> [DATA FOR ANALYSIS]
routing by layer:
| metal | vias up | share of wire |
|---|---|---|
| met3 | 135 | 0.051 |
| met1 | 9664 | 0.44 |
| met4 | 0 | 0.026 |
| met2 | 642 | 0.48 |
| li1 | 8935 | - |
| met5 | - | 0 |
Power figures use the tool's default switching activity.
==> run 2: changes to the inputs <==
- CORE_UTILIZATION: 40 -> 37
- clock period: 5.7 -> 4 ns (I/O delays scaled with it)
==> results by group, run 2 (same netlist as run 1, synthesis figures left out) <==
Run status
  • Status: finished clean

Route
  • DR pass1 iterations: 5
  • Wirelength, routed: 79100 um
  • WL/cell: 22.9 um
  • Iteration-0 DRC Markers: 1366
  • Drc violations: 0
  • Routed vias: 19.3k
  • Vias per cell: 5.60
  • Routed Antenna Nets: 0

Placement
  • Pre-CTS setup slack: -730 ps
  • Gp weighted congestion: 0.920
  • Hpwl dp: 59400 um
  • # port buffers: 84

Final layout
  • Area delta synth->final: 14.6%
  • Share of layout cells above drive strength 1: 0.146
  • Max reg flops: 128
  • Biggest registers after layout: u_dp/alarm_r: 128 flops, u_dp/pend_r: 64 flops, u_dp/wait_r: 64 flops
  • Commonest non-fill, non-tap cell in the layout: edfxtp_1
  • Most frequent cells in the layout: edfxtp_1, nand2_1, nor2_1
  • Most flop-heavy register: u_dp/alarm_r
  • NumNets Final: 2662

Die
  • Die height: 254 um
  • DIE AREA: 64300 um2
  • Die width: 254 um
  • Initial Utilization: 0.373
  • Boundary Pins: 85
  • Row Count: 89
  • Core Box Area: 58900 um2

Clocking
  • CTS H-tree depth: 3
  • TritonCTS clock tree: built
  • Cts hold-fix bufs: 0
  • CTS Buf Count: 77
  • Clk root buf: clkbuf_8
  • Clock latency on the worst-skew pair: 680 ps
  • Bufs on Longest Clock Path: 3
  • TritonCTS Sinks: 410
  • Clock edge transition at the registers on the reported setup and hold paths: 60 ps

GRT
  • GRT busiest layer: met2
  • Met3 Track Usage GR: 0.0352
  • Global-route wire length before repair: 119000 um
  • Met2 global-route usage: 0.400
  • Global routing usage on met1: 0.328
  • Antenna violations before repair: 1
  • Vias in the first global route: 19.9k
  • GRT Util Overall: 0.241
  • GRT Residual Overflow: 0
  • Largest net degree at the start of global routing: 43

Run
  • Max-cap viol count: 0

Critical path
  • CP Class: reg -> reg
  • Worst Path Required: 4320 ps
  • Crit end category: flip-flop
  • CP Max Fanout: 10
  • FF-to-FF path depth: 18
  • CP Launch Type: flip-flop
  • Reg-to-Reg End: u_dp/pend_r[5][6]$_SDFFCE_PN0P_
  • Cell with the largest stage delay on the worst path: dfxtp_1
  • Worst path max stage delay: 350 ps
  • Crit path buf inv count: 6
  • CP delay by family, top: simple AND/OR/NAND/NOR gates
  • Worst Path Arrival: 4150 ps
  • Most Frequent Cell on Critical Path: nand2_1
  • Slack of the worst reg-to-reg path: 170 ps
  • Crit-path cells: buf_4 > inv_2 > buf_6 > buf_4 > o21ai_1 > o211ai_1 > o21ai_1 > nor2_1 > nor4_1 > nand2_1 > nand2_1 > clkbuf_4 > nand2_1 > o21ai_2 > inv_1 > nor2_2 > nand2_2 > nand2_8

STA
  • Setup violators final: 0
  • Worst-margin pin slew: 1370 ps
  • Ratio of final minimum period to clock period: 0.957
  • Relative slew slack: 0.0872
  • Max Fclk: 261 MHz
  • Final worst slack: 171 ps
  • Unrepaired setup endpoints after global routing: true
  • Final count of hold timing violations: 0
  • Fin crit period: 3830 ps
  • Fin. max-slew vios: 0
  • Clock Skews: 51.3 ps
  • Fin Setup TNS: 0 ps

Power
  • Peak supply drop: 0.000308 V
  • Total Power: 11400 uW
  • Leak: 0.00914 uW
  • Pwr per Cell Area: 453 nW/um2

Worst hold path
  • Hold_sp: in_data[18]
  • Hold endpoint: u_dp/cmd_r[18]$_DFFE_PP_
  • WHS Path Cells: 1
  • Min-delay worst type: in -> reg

> [TASK STATEMENT]
The response should be the listing above, limited to the lines between the one holding "AREA: 64300 um2" and the one holding "path: 170 ps", inclusive, reproduced exactly.

> [EXERCISE OUTPUT]
  • DIE AREA: 64300 um2
  • Die width: 254 um
  • Initial Utilization: 0.373
  • Boundary Pins: 85
  • Row Count: 89
  • Core Box Area: 58900 um2

Clocking
  • CTS H-tree depth: 3
  • TritonCTS clock tree: built
  • Cts hold-fix bufs: 0
  • CTS Buf Count: 77
  • Clk root buf: clkbuf_8
  • Clock latency on the worst-skew pair: 680 ps
  • Bufs on Longest Clock Path: 3
  • TritonCTS Sinks: 410
  • Clock edge transition at the registers on the reported setup and hold paths: 60 ps

GRT
  • GRT busiest layer: met2
  • Met3 Track Usage GR: 0.0352
  • Global-route wire length before repair: 119000 um
  • Met2 global-route usage: 0.400
  • Global routing usage on met1: 0.328
  • Antenna violations before repair: 1
  • Vias in the first global route: 19.9k
  • GRT Util Overall: 0.241
  • GRT Residual Overflow: 0
  • Largest net degree at the start of global routing: 43

Run
  • Max-cap viol count: 0

Critical path
  • CP Class: reg -> reg
  • Worst Path Required: 4320 ps
  • Crit end category: flip-flop
  • CP Max Fanout: 10
  • FF-to-FF path depth: 18
  • CP Launch Type: flip-flop
  • Reg-to-Reg End: u_dp/pend_r[5][6]$_SDFFCE_PN0P_
  • Cell with the largest stage delay on the worst path: dfxtp_1
  • Worst path max stage delay: 350 ps
  • Crit path buf inv count: 6
  • CP delay by family, top: simple AND/OR/NAND/NOR gates
  • Worst Path Arrival: 4150 ps
  • Most Frequent Cell on Critical Path: nand2_1
  • Slack of the worst reg-to-reg path: 170 ps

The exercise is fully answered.